Work order: Filter out all lines without the word "pair" from the data below, please, and copy the rest.

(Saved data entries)
=-=-=

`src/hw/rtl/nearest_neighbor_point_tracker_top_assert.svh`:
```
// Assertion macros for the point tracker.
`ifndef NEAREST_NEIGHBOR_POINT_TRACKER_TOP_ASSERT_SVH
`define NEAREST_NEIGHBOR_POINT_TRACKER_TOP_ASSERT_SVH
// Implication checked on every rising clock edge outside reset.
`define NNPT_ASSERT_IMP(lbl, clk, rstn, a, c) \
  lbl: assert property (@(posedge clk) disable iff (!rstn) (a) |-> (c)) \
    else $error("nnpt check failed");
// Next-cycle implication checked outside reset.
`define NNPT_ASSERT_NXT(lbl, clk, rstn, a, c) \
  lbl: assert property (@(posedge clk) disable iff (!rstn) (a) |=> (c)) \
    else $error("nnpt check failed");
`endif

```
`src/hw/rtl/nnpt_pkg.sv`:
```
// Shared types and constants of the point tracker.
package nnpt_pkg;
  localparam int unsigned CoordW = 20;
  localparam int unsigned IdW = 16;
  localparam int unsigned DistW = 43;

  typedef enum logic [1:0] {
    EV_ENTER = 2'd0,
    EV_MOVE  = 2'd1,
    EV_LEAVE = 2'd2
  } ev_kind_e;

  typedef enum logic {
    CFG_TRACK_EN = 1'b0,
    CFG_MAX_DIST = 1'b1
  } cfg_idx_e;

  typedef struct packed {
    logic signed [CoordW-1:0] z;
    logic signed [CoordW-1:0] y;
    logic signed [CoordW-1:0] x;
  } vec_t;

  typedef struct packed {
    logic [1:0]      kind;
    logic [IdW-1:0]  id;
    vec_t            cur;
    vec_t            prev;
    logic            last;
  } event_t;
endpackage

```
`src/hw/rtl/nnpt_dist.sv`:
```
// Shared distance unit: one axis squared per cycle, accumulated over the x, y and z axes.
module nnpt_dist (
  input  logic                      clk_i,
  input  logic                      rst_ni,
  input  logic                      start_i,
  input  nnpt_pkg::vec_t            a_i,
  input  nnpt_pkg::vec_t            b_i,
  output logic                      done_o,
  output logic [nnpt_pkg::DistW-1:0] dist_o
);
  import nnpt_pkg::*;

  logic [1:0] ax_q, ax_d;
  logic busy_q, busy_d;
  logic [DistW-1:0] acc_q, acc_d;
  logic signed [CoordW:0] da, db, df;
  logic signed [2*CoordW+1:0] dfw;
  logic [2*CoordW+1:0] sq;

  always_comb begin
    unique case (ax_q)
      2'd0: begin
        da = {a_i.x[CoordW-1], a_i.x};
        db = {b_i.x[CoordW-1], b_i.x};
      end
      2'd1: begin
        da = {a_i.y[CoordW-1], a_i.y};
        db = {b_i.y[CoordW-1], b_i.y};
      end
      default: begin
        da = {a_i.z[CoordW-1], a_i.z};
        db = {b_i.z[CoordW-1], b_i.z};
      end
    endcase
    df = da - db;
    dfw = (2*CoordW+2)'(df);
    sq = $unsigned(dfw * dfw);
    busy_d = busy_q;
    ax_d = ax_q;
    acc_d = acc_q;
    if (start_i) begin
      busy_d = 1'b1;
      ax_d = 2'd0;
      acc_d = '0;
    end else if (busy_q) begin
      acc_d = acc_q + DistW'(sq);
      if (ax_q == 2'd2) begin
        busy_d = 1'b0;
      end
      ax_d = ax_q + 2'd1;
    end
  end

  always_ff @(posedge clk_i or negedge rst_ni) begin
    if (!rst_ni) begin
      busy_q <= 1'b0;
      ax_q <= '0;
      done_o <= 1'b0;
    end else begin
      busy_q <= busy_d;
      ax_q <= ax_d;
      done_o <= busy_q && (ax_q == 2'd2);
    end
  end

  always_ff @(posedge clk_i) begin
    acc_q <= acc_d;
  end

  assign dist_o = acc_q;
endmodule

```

=-=-=

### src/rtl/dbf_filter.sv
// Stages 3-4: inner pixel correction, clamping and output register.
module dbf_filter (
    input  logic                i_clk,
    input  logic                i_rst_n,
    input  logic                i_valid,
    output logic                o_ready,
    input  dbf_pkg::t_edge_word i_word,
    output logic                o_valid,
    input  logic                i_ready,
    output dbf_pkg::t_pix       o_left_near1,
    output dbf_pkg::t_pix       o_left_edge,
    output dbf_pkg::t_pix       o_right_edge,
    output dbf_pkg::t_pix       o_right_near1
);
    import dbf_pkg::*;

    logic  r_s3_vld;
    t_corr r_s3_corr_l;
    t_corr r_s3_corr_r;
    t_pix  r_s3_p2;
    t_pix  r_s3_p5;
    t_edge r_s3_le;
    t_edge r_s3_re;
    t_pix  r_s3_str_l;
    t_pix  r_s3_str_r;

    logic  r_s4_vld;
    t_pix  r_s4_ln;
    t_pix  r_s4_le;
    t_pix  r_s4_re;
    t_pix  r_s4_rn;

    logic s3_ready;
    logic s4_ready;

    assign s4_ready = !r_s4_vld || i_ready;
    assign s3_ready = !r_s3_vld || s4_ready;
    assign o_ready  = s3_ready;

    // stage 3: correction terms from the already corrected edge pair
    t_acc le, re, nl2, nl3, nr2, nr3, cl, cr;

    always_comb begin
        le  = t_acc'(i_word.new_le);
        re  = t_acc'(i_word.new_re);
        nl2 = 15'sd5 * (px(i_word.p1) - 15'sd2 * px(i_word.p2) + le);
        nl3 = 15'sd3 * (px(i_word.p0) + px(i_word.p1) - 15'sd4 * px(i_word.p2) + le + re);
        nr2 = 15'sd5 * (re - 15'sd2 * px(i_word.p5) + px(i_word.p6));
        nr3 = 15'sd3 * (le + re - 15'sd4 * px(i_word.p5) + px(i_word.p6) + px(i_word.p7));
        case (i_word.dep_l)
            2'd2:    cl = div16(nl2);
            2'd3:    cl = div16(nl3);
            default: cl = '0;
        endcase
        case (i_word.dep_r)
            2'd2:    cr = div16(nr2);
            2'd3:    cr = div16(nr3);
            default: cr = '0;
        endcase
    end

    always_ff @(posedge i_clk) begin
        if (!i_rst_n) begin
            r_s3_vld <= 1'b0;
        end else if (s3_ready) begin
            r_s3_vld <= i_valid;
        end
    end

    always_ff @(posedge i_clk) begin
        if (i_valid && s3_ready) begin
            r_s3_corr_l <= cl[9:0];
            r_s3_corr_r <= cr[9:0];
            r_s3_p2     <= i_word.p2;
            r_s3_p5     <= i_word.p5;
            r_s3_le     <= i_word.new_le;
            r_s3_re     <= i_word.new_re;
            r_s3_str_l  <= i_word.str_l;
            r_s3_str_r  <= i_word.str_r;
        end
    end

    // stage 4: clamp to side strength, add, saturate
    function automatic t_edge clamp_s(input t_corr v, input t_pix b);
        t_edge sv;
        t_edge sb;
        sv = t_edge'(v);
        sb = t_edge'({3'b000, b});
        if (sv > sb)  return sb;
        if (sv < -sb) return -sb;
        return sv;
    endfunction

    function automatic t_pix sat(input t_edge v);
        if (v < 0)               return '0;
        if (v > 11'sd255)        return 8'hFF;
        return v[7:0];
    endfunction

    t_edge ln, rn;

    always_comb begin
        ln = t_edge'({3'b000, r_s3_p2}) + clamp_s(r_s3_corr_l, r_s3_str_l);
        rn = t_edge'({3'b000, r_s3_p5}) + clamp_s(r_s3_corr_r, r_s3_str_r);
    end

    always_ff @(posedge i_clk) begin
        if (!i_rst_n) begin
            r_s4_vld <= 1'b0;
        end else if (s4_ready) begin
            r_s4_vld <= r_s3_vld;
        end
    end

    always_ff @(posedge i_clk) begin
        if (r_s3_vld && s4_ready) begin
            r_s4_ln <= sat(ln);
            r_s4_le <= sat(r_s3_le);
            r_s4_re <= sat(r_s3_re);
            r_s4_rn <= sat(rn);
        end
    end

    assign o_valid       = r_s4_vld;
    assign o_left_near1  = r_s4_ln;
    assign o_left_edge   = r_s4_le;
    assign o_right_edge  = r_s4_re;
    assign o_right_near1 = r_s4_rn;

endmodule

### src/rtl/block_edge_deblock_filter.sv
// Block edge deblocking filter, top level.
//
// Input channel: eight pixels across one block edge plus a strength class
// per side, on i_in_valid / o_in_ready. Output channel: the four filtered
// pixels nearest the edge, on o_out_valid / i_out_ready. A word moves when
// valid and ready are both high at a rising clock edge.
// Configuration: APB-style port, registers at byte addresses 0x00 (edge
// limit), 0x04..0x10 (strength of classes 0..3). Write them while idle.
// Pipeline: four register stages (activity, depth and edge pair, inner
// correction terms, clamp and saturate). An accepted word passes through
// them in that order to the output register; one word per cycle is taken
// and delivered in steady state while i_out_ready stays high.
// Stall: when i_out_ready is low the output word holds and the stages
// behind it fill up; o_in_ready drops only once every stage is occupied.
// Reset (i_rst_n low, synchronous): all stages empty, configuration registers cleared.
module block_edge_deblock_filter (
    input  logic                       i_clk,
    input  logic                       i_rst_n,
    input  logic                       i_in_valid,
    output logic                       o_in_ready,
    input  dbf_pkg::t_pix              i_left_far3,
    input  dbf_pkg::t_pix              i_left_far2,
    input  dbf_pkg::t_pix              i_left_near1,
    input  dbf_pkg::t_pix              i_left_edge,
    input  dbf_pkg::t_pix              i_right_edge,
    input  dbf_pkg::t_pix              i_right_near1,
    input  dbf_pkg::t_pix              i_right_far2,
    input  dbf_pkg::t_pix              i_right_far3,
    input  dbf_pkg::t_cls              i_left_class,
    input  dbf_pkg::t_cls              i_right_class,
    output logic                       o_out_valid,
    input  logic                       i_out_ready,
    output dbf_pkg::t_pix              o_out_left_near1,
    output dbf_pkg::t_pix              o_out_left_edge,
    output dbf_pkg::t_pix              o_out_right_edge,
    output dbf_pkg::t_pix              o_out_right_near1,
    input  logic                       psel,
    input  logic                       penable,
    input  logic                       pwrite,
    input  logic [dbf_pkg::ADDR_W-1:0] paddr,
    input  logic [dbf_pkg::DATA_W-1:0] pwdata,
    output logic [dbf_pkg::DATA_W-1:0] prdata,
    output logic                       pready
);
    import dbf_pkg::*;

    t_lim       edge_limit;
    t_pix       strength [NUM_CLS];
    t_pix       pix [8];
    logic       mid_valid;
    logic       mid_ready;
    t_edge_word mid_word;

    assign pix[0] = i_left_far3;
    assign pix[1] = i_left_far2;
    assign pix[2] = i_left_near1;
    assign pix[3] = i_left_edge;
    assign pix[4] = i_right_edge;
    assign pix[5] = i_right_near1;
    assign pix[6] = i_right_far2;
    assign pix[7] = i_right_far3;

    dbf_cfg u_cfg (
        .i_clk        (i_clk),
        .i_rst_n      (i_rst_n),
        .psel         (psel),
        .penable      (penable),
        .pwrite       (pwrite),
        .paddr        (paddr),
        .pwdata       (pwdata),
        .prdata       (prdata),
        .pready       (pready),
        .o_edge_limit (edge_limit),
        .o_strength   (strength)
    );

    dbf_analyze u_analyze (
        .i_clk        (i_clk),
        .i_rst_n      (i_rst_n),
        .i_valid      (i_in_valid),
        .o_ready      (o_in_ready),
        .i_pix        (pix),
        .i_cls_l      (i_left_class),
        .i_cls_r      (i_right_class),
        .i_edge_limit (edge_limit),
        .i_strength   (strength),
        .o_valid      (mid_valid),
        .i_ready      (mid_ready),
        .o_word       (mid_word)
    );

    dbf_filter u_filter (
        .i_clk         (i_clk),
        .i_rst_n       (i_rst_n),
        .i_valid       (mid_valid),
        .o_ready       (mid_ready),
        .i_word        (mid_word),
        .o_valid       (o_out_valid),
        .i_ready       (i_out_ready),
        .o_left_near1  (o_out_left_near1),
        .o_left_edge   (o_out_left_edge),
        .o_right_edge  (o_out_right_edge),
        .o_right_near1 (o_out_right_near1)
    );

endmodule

=-=-=

Solution for this problem:
    // stage 3: correction terms from the already corrected edge pair
// Pipeline: four register stages (activity, depth and edge pair, inner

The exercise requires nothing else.